本项目拟在极大涡模拟的理论框架内，通过研究更为细致和复杂的亚网格模拟模型，提高气缸内的流动、喷雾和燃烧的数值模拟的准确度并减少大涡模拟计算对于网格密度的依赖，最终完善内燃机的大涡模拟理论。针对燃烧的模拟着重讨论根据亚网格湍动能为燃烧模型给出亚网格湍流时间尺度的方法，以准确考虑湍流与燃烧化学反应在亚网格尺度的相互作用。对于喷雾的模拟则重点研究气相在液滴当地位置的亚网格速度的具有统一物理意义的表达方法，用于衡量液滴和气相在亚网格尺度的动量和能量交换，同时探讨亚网格湍流对于液滴蒸发、碰撞和破裂的影响机理及相关计算方法。尝试利用多燃烧模式的思想模拟内燃机的燃烧，即对燃料-空气混合情况所决定的具体燃烧模式采用对应的燃烧模型，并重点研究计算燃烧模式之间转换的方法。在此基础上，对直喷汽油机或柴油机进行多循环的数值模拟，研究非稳态开放边界条件的给出方法以及多种因素造成内燃机循环间燃烧过程和性能波动的机理。
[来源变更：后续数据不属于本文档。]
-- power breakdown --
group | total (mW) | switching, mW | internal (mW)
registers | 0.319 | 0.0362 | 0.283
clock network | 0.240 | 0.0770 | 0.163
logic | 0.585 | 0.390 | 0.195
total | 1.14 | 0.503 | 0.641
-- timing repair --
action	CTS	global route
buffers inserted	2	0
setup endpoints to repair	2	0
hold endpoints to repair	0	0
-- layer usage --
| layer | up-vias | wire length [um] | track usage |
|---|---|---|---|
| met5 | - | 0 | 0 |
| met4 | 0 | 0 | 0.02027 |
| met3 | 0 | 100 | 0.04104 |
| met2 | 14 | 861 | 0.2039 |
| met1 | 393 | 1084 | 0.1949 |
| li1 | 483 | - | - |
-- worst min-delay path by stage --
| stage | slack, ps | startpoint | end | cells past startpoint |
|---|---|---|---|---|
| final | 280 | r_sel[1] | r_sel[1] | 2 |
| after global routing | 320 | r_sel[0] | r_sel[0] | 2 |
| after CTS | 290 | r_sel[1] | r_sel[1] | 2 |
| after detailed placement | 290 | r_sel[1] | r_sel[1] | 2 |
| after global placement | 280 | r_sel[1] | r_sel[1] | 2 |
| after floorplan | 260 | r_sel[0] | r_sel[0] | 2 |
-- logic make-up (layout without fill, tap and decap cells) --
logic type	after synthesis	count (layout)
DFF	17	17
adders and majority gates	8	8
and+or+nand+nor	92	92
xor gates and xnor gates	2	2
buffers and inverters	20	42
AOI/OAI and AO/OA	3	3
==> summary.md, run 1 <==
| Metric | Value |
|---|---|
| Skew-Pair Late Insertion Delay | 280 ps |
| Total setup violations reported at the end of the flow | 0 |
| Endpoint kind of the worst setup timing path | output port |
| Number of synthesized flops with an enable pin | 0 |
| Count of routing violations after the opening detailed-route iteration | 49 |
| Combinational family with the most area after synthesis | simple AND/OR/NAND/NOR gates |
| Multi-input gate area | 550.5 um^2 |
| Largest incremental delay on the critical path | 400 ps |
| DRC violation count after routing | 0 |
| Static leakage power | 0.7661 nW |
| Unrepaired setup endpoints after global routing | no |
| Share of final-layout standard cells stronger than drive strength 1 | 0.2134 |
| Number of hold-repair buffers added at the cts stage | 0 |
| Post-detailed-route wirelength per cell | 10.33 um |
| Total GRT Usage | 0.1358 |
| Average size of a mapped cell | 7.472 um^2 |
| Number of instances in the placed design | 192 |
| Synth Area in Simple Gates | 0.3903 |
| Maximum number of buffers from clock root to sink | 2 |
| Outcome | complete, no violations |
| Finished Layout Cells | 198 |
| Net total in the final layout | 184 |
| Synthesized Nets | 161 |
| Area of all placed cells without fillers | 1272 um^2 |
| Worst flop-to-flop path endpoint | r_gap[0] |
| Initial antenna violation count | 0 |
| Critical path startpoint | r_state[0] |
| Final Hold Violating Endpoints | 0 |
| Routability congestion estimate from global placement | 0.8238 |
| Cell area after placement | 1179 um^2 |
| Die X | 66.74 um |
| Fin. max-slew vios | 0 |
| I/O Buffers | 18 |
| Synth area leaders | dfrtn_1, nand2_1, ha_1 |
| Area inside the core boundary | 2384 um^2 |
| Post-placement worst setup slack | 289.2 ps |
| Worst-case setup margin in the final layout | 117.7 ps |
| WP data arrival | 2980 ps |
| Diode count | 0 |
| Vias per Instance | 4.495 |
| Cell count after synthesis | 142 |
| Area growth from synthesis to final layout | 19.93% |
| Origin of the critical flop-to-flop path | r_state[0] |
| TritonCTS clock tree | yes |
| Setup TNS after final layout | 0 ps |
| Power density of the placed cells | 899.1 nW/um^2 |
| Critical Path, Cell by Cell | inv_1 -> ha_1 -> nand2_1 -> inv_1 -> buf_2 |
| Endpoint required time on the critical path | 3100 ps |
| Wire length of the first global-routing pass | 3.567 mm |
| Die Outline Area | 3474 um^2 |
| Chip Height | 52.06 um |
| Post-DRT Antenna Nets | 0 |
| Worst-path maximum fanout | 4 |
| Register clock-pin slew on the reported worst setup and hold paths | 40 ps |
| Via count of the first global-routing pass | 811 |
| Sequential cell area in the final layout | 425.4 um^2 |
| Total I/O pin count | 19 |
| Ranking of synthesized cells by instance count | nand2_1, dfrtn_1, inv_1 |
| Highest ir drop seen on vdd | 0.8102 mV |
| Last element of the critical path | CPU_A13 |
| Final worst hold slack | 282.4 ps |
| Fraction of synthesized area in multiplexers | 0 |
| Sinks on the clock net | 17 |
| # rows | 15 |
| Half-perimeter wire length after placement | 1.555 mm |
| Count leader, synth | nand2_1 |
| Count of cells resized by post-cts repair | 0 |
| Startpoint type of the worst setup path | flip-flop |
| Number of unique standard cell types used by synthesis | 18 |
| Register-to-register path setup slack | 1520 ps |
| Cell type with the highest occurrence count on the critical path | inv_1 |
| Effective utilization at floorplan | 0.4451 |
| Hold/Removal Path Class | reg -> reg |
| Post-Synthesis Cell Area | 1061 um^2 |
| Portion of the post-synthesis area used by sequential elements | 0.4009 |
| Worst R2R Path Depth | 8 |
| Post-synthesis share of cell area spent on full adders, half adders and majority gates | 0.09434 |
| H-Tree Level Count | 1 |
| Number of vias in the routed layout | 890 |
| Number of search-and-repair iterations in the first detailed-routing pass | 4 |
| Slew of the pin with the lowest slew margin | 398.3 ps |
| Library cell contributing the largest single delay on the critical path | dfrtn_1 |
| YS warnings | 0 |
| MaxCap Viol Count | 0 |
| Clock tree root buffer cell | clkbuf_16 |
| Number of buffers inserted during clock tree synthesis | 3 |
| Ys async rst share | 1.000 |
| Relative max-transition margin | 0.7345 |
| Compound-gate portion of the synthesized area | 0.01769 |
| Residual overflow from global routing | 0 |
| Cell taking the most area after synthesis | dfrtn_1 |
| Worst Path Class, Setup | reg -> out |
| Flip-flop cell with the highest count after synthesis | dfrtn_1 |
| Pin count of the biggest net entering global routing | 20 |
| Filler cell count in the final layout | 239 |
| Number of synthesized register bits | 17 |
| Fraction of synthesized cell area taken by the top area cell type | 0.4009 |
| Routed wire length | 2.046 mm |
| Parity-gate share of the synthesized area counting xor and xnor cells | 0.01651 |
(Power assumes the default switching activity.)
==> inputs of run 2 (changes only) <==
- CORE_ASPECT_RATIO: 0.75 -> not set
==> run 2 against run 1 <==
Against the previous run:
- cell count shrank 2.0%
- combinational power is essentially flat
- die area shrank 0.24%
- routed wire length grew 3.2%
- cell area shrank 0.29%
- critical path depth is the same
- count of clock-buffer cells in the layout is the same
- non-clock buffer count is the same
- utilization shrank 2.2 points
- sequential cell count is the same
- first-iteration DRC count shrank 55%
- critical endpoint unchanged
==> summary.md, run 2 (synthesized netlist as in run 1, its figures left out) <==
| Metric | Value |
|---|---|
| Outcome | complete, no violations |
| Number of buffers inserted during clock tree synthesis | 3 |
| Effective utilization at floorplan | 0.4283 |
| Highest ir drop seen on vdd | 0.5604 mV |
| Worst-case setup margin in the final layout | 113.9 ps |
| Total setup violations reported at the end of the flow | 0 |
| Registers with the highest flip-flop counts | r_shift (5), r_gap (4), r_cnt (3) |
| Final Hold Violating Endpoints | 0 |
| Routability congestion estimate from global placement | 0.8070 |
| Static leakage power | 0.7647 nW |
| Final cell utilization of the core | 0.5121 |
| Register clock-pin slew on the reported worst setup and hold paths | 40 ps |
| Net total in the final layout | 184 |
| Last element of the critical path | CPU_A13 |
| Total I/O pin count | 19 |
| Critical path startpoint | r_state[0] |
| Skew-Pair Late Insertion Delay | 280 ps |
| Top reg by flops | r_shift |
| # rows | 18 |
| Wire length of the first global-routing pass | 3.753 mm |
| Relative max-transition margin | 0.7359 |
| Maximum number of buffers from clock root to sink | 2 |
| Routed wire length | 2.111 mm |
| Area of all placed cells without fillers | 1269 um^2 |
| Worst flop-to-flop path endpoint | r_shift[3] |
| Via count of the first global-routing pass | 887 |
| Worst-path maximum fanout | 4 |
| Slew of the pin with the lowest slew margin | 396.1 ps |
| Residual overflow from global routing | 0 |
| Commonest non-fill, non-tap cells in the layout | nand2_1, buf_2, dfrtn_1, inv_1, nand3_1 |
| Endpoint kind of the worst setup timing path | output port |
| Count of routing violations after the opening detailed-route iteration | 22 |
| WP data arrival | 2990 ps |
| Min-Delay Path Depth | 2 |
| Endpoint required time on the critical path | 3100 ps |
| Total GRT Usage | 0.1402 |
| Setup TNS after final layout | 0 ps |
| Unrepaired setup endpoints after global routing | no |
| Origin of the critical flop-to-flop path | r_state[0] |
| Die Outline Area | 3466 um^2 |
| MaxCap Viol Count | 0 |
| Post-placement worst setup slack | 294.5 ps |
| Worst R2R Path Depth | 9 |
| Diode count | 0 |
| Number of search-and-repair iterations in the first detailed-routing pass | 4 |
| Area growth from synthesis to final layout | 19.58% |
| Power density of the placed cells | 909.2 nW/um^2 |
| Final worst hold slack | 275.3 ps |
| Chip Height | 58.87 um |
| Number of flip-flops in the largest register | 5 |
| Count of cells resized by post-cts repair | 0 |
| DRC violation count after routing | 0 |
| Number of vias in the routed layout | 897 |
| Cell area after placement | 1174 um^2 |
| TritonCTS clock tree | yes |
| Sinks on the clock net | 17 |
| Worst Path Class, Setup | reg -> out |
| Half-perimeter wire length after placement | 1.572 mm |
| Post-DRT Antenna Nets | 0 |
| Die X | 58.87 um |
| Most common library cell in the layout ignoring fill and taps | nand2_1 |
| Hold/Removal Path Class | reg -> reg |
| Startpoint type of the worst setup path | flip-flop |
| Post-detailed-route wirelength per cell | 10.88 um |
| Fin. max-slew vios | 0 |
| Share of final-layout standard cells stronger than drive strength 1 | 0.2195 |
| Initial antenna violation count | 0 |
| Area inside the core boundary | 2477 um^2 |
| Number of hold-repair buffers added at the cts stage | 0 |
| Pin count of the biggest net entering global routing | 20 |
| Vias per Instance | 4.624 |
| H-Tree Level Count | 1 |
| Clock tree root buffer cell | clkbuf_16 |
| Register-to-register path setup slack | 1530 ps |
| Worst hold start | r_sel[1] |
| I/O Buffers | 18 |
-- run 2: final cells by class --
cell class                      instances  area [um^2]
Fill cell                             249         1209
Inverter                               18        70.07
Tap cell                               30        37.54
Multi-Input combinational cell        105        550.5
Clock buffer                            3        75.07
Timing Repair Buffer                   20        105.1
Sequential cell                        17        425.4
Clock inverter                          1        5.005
## config.mk

```make
export PLATFORM = sky130hd
export DESIGN_NAME = uart_tx_buffered
export DESIGN_NICKNAME = d
export VERILOG_FILES = /design/src/rtl/uart_pkg.sv /design/src/rtl/uart_tx_fifo.sv /design/src/rtl/uart_tx_buffered.sv
export SDC_FILE = /design/constraint.sdc
export NUM_CORES = 1
export LEC_CHECK = 0
export ABC_AREA = 1
export CORE_UTILIZATION = 30
export CTS_CLUSTER_SIZE = 30
export DETAILED_ROUTE_END_ITERATION = 8
export DONT_BUFFER_PORTS = 1
export GPL_TIMING_DRIVEN = 0
export SLEW_MARGIN = 25
export SYNTH_ARGS = -nofsm -noshare
export SYNTH_HDL_FRONTEND = slang
export SYNTH_HIERARCHICAL = 1
export SYNTH_SLANG_ARGS = --single-unit
```

## constraint.sdc

```tcl
create_clock -name Clk -period 1.94 [get_ports Clk]
set_input_delay 0.582 -clock Clk [delete_from_list [all_inputs] [get_ports Clk]]
set_output_delay 0.582 -clock Clk [all_outputs]
set_load 0.005 [all_outputs]
```

## src/rtl/uart_pkg.sv

```systemverilog
// Shared UART definitions: transmitter FSM encoding, data width, bit-period helper.
package uart_pkg;

   localparam int DATA_W = 8;

   typedef enum logic [2:0] {
      ST_IDLE,
      ST_START,
      ST_DATA,
      ST_PARITY,
      ST_STOP
   } tx_state_t;

   // Integer truncation is intentional; the receiver uses the same rounding.
   function automatic int clks_per_bit(input int clk_hz, input int baud);
      return clk_hz / baud;
   endfunction

endpackage

```

## src/rtl/uart_tx_fifo.sv

```systemverilog
// Synchronous circular-buffer FIFO; combinational head read, registered count.
// Simultaneous push/pop leaves the count unchanged; the caller never pushes when full.
module uart_tx_fifo #(
   parameter int DEPTH = 4,
   parameter int WIDTH = 8
) (
   input  logic                       clk,
   input  logic                       reset,
   input  logic                       push,
   input  logic [WIDTH-1:0]           push_data,
   input  logic                       pop,
   output logic [WIDTH-1:0]           pop_data,
   output logic                       full,
   output logic                       empty,
   output logic [$clog2(DEPTH):0]     count
);

   localparam int AW = $clog2(DEPTH);
   localparam int CW = AW + 1;

   logic [WIDTH-1:0] mem [DEPTH];
   logic [AW-1:0]    wr_ptr;
   logic [AW-1:0]    rd_ptr;

   assign pop_data = mem[rd_ptr];
   assign full     = (count == CW'(DEPTH));
   assign empty    = (count == '0);

   always_ff @(posedge clk) begin
      if (push) begin
         mem[wr_ptr] <= push_data;
      end
   end

   // Power-of-two depth lets the pointers wrap by natural overflow.
   always_ff @(posedge clk) begin
      if (reset) begin
         wr_ptr <= '0;
         rd_ptr <= '0;
         count  <= '0;
      end else begin
         if (push) wr_ptr <= wr_ptr + 1'b1;
         if (pop)  rd_ptr <= rd_ptr + 1'b1;
         case ({push, pop})
            2'b10:   count <= count + 1'b1;
            2'b01:   count <= count - 1'b1;
            default: count <= count;
         endcase
      end
   end

endmodule

```

## src/rtl/uart_tx_buffered.sv

```systemverilog
// Buffered 8N1 UART transmitter, start bit 2 cycles after accept; TxReady low while FIFO full.
// Define UART_TX_PARITY_EN to insert an even-parity bit between data and stop.
module uart_tx_buffered
   import uart_pkg::*;
#(
   parameter int CLK_FREQ_HZ = 100000000,
   parameter int BAUD_RATE   = 115200,
   parameter int FIFO_DEPTH  = 4
) (
   input  logic                          Clk,
   input  logic                          Reset,
   input  logic [7:0]                    TxData,
   input  logic                          TxValid,
   output logic                          TxReady,
   output logic                          Tx,
   output logic                          Busy,
   output logic [$clog2(FIFO_DEPTH):0]   FifoCount
);

   localparam int CPB   = clks_per_bit(CLK_FREQ_HZ, BAUD_RATE);
   localparam int CNT_W = $clog2(CPB);
   localparam logic [CNT_W-1:0] BIT_LAST = CNT_W'(CPB - 1);

   tx_state_t          state;
   tx_state_t          state_nxt;
   logic [CNT_W-1:0]   baud_cnt;
   logic [CNT_W-1:0]   baud_nxt;
   logic [2:0]         bit_idx;
   logic [2:0]         idx_nxt;
   logic [DATA_W-1:0]  shift;
   logic [DATA_W-1:0]  shift_nxt;
   logic [DATA_W-1:0]  head;
   logic               tx_nxt;
   logic               push;
   logic               pop;
   logic               full;
   logic               empty;
   logic               bit_end;

   assign push    = TxValid && TxReady;
   assign TxReady = !full;
   assign Busy    = (state != ST_IDLE) || !empty;
   assign bit_end = (baud_cnt == BIT_LAST);

   uart_tx_fifo #(
      .DEPTH (FIFO_DEPTH),
      .WIDTH (DATA_W)
   ) u_fifo (
      .clk       (Clk),
      .reset     (Reset),
      .push      (push),
      .push_data (TxData),
      .pop       (pop),
      .pop_data  (head),
      .full      (full),
      .empty     (empty),
      .count     (FifoCount)
   );

`ifdef UART_TX_PARITY_EN
   logic parity_bit;

   always_ff @(posedge Clk) begin
      if (Reset) begin
         parity_bit <= 1'b0;
      end else if (pop) begin
         parity_bit <= ^head;
      end
   end
`endif

   // Tx is registered from the current state, so the line trails the FSM by one cycle.
   always_comb begin
      state_nxt = state;
      baud_nxt  = baud_cnt;
      idx_nxt   = bit_idx;
      shift_nxt = shift;
      pop       = 1'b0;
      tx_nxt    = 1'b1;
      if (state != ST_IDLE) begin
         baud_nxt = bit_end ? '0 : baud_cnt + 1'b1;
      end
      case (state)
         ST_IDLE: begin
            if (!empty) begin
               pop       = 1'b1;
               shift_nxt = head;
               baud_nxt  = '0;
               state_nxt = ST_START;
            end
         end
         ST_START: begin
            tx_nxt = 1'b0;
            if (bit_end) begin
               idx_nxt   = '0;
               state_nxt = ST_DATA;
            end
         end
         ST_DATA: begin
            tx_nxt = shift[0];
            if (bit_end) begin
               shift_nxt = shift >> 1;
               idx_nxt   = bit_idx + 1'b1;
               if (bit_idx == 3'd7) begin
`ifdef UART_TX_PARITY_EN
                  state_nxt = ST_PARITY;
`else
                  state_nxt = ST_STOP;
`endif
               end
            end
         end
`ifdef UART_TX_PARITY_EN
         ST_PARITY: begin
            tx_nxt = parity_bit;
            if (bit_end) begin
               state_nxt = ST_STOP;
            end
         end
`endif
         ST_STOP: begin
            if (bit_end) begin
               if (!empty) begin
                  pop       = 1'b1;
                  shift_nxt = head;
                  state_nxt = ST_START;
               end else begin
                  state_nxt = ST_IDLE;
               end
            end
         end
         default: state_nxt = ST_IDLE;
      endcase
   end

   always_ff @(posedge Clk) begin
      if (Reset) begin
         state    <= ST_IDLE;
         baud_cnt <= '0;
         bit_idx  <= '0;
         shift    <= '0;
         Tx       <= 1'b1;
      end else begin
         state    <= state_nxt;
         baud_cnt <= baud_nxt;
         bit_idx  <= idx_nxt;
         shift    <= shift_nxt;
         Tx       <= tx_nxt;
      end
   end

endmodule

```
==> config.mk <==
export PLATFORM = sky130hd
export DESIGN_NAME = axi4lite_reg_bank
export DESIGN_NICKNAME = d
export VERILOG_FILES = /design/src/rtl/axi4lite_reg_bank.sv
export SDC_FILE = /design/constraint.sdc
export NUM_CORES = 1
export LEC_CHECK = 0
export BUFFER_PORTS_ARGS = -buffer_cell sky130_fd_sc_hd__buf_2
export CAP_MARGIN = 20
export CORE_UTILIZATION = 30
export CTS_CLUSTER_DIAMETER = 80
export DETAILED_ROUTE_END_ITERATION = 7
export GPL_TIMING_DRIVEN = 0
export HOLD_SLACK_MARGIN = 0.06
export PLACE_DENSITY = 0.55
export SLEW_MARGIN = 20
export SYNTH_ARGS = -nofsm -noshare
export SYNTH_HDL_FRONTEND = slang
export SYNTH_SLANG_ARGS = --single-unit
==> constraint.sdc <==
create_clock -name aclk -period 2.38 [get_ports aclk]
set_input_delay 0.476 -clock aclk [delete_from_list [all_inputs] [get_ports aclk]]
set_output_delay 0.476 -clock aclk [all_outputs]
set_load 0.02 [all_outputs]
==> src/rtl/axi4lite_reg_bank.sv <==
// axi4lite_reg_bank: AXI4-Lite slave with NUM_REGS byte-strobed registers, SLVERR decode and optional pipe stages
module axi4lite_reg_bank #(
    parameter int NUM_REGS = 4,
    parameter int DATA_WIDTH = 32,
    parameter int ADDR_WIDTH = 8,
    parameter logic [NUM_REGS*DATA_WIDTH-1:0] RESET_VALUE = '0,
    parameter int PIPE_WR = 1,
    parameter int PIPE_RD = 1
) (
    input  logic                           aclk,
    input  logic                           areset,
    input  logic                           awvalid,
    output logic                           awready,
    input  logic [ADDR_WIDTH-1:0]          awaddr,
    input  logic [2:0]                     awprot,
    input  logic                           wvalid,
    output logic                           wready,
    input  logic [DATA_WIDTH-1:0]          wdata,
    input  logic [DATA_WIDTH/8-1:0]        wstrb,
    output logic                           bvalid,
    input  logic                           bready,
    output logic [1:0]                     bresp,
    input  logic                           arvalid,
    output logic                           arready,
    input  logic [ADDR_WIDTH-1:0]          araddr,
    input  logic [2:0]                     arprot,
    output logic                           rvalid,
    input  logic                           rready,
    output logic [DATA_WIDTH-1:0]          rdata,
    output logic [1:0]                     rresp,
    output logic [NUM_REGS*DATA_WIDTH-1:0] reg_o,
    output logic [NUM_REGS-1:0]            reg_wr_o
);
    localparam int NB = DATA_WIDTH / 8;
    localparam int SHIFT = $clog2(NB);
    localparam logic [31:0] NR = 32'(NUM_REGS);

    logic                           aw_have_q, aw_have_d, w_have_q, w_have_d;
    logic [ADDR_WIDTH-1:0]          awaddr_q, awaddr_d;
    logic [DATA_WIDTH-1:0]          wdata_q, wdata_d;
    logic [NB-1:0]                  wstrb_q, wstrb_d;
    logic                           wreq_q, wreq_d;
    logic                           wp_req_q, wp_req_d;
    logic [31:0]                    wp_idx_q, wp_idx_d;
    logic [DATA_WIDTH-1:0]          wp_data_q, wp_data_d;
    logic [NB-1:0]                  wp_strb_q, wp_strb_d;
    logic [NUM_REGS*DATA_WIDTH-1:0] reg_q, reg_d;
    logic [NUM_REGS-1:0]            reg_wr_q, reg_wr_d;
    logic                           bvalid_q, bvalid_d;
    logic [1:0]                     bresp_q, bresp_d;
    logic                           ar_busy_q, ar_busy_d;
    logic [ADDR_WIDTH-1:0]          araddr_q, araddr_d;
    logic                           rreq_q, rreq_d;
    logic                           rp_req_q, rp_req_d;
    logic [DATA_WIDTH-1:0]          rp_data_q, rp_data_d;
    logic                           rp_err_q, rp_err_d;
    logic                           rvalid_q, rvalid_d;
    logic [DATA_WIDTH-1:0]          rdata_q, rdata_d;
    logic [1:0]                     rresp_q, rresp_d;

    logic                  aw_hs, w_hs, b_hs, ar_hs, r_hs, wr_fire;
    logic [31:0]           w1_idx, u_idx, r1_idx;
    logic                  u_req, u_map, r1_err, rs_req, rs_err;
    logic [DATA_WIDTH-1:0] u_data, r1_val, rs_data;
    logic [NB-1:0]         u_strb;
    logic                  unused_prot;

    assign unused_prot = ^{awprot, arprot};

    assign awready = ~aw_have_q;
    assign wready  = ~w_have_q;
    assign arready = ~ar_busy_q;
    assign aw_hs   = awvalid & awready;
    assign w_hs    = wvalid & wready;
    assign b_hs    = bvalid_q & bready;
    assign ar_hs   = arvalid & arready;
    assign r_hs    = rvalid_q & rready;
    // the later of the AW/W handshakes completes the pair; one pulse per write
    assign wr_fire = (aw_hs | w_hs) & (aw_have_q | aw_hs) & (w_have_q | w_hs);

    assign w1_idx  = 32'(awaddr_q >> SHIFT);
    assign u_req   = (PIPE_WR != 0) ? wp_req_q  : wreq_q;
    assign u_idx   = (PIPE_WR != 0) ? wp_idx_q  : w1_idx;
    assign u_data  = (PIPE_WR != 0) ? wp_data_q : wdata_q;
    assign u_strb  = (PIPE_WR != 0) ? wp_strb_q : wstrb_q;
    assign u_map   = u_idx < NR;

    assign r1_idx  = 32'(araddr_q >> SHIFT);
    assign r1_err  = ~(r1_idx < NR);
    assign rs_req  = (PIPE_RD != 0) ? rp_req_q  : rreq_q;
    assign rs_data = (PIPE_RD != 0) ? rp_data_q : r1_val;
    assign rs_err  = (PIPE_RD != 0) ? rp_err_q  : r1_err;

    assign bvalid   = bvalid_q;
    assign bresp    = bresp_q;
    assign rvalid   = rvalid_q;
    assign rdata    = rdata_q;
    assign rresp    = rresp_q;
    assign reg_o    = reg_q;
    assign reg_wr_o = reg_wr_q;

    // read mux: unmapped indices fall through to zero
    always_comb begin
        r1_val = '0;
        for (int i = 0; i < NUM_REGS; i++)
            if (r1_idx == i) r1_val = reg_q[i*DATA_WIDTH +: DATA_WIDTH];
    end

    // next-state for both channels, pipe stages and the byte-merged register file
    always_comb begin
        aw_have_d = b_hs ? 1'b0 : (aw_have_q | aw_hs);
        w_have_d  = b_hs ? 1'b0 : (w_have_q | w_hs);
        awaddr_d  = aw_hs ? awaddr : awaddr_q;
        wdata_d   = w_hs ? wdata : wdata_q;
        wstrb_d   = w_hs ? wstrb : wstrb_q;
        wreq_d    = wr_fire;
        wp_req_d  = wreq_q;
        wp_idx_d  = w1_idx;
        wp_data_d = wdata_q;
        wp_strb_d = wstrb_q;
        reg_d     = reg_q;
        reg_wr_d  = '0;
        for (int i = 0; i < NUM_REGS; i++) begin
            if (u_req && u_idx == i) begin
                reg_wr_d[i] = 1'b1;
                for (int k = 0; k < NB; k++)
                    if (u_strb[k]) reg_d[i*DATA_WIDTH + k*8 +: 8] = u_data[k*8 +: 8];
            end
        end
        bvalid_d  = u_req ? 1'b1 : (b_hs ? 1'b0 : bvalid_q);
        bresp_d   = u_req ? (u_map ? 2'b00 : 2'b10) : bresp_q;
        ar_busy_d = r_hs ? 1'b0 : (ar_busy_q | ar_hs);
        araddr_d  = ar_hs ? araddr : araddr_q;
        rreq_d    = ar_hs;
        rp_req_d  = rreq_q;
        rp_data_d = r1_val;
        rp_err_d  = r1_err;
        rvalid_d  = rs_req ? 1'b1 : (r_hs ? 1'b0 : rvalid_q);
        rdata_d   = rs_req ? rs_data : rdata_q;
        rresp_d   = rs_req ? (rs_err ? 2'b10 : 2'b00) : rresp_q;
    end

    // state registers; reset drops any in-flight transaction
    always_ff @(posedge aclk) begin
        if (areset) begin
            aw_have_q <= 1'b0;
            w_have_q  <= 1'b0;
            awaddr_q  <= '0;
            wdata_q   <= '0;
            wstrb_q   <= '0;
            wreq_q    <= 1'b0;
            wp_req_q  <= 1'b0;
            wp_idx_q  <= '0;
            wp_data_q <= '0;
            wp_strb_q <= '0;
            reg_q     <= RESET_VALUE;
            reg_wr_q  <= '0;
            bvalid_q  <= 1'b0;
            bresp_q   <= 2'b00;
            ar_busy_q <= 1'b0;
            araddr_q  <= '0;
            rreq_q    <= 1'b0;
            rp_req_q  <= 1'b0;
            rp_data_q <= '0;
            rp_err_q  <= 1'b0;
            rvalid_q  <= 1'b0;
            rdata_q   <= '0;
            rresp_q   <= 2'b00;
        end else begin
            aw_have_q <= aw_have_d;
            w_have_q  <= w_have_d;
            awaddr_q  <= awaddr_d;
            wdata_q   <= wdata_d;
            wstrb_q   <= wstrb_d;
            wreq_q    <= wreq_d;
            wp_req_q  <= wp_req_d;
            wp_idx_q  <= wp_idx_d;
            wp_data_q <= wp_data_d;
            wp_strb_q <= wp_strb_d;
            reg_q     <= reg_d;
            reg_wr_q  <= reg_wr_d;
            bvalid_q  <= bvalid_d;
            bresp_q   <= bresp_d;
            ar_busy_q <= ar_busy_d;
            araddr_q  <= araddr_d;
            rreq_q    <= rreq_d;
            rp_req_q  <= rp_req_d;
            rp_data_q <= rp_data_d;
            rp_err_q  <= rp_err_d;
            rvalid_q  <= rvalid_d;
            rdata_q   <= rdata_d;
            rresp_q   <= rresp_d;
        end
    end
endmodule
柴油机气缸内流动及喷雾燃烧的数值模拟是研究其性能的重要技术手段。由于大涡模拟较雷诺平均能够有效改进湍流数值模拟的精度，本项目组在极大涡模拟的理论框架内，围绕柴油机气缸内液态燃料的喷雾和燃烧的大涡模拟，开展了一系列研究工作。首先，针对喷雾的模拟，研究了液滴所在位置气相亚网格速度的表述方法，用于计算液滴和周围气体在亚网格尺度上的动量和能量交换，并将其体现在亚网格湍动能输运方程的源项中。在KIVA-4程序中植入了常系数、动态结构等亚网格模型，研究了柴油喷雾过程的不同模型的大涡模拟结果对于网格密度的依赖，分析了模拟结果较雷诺平均方法的改进。在此基础上，项目组在程序中进一步植入基于正庚烷的复杂燃烧反应机理的燃烧模型，并与上述多种亚网格模型实现了耦合，对恒定容积燃烧室内的柴油喷雾燃烧进行模拟。结果表明，所得碳烟和温度的分布相对于雷诺平均结果呈现明显的随机性和不规则性，其中动态结构模型的结果较好地与实验数据吻合。其次，探讨了高精度数值格式应用于KIVA的大涡模拟。采用ROE通量差分法结合MUSCL的高阶迎风格式，对简单几何形状计算域内的气体流动进行了模拟和分析，讨论了高阶计算格式对模拟结果的改进。再次，考虑到柴油由200~300种碳氢化合物混合而成，项目组基于连续热力学方法对其建立多组分蒸发模型，在液滴表面采用拉乌尔定律计算气-液相平衡，所得模型应用于单个液滴蒸发的模拟，结果与实验数据很好地吻合。另外，考虑到柴油机实际工作条件下较高的缸压，进一步探索基于高压条件下的相平衡的多组分蒸发模型。最后，针对柴油机建立了包含气缸盖和活塞的流-固耦合计算网格，并进行了多循环的数值模拟研究。为提高计算效率，利用信息传递接口（MPI）对程序进行并行化处理，所得并行KIVA-4程序可以有效地减少柴油机数值模拟的计算时间。项目资助发表SCI论文1篇，中文核心1篇，会议论文1篇，此外还有一篇SCI论文在审。培养博士生1名，硕士生1名。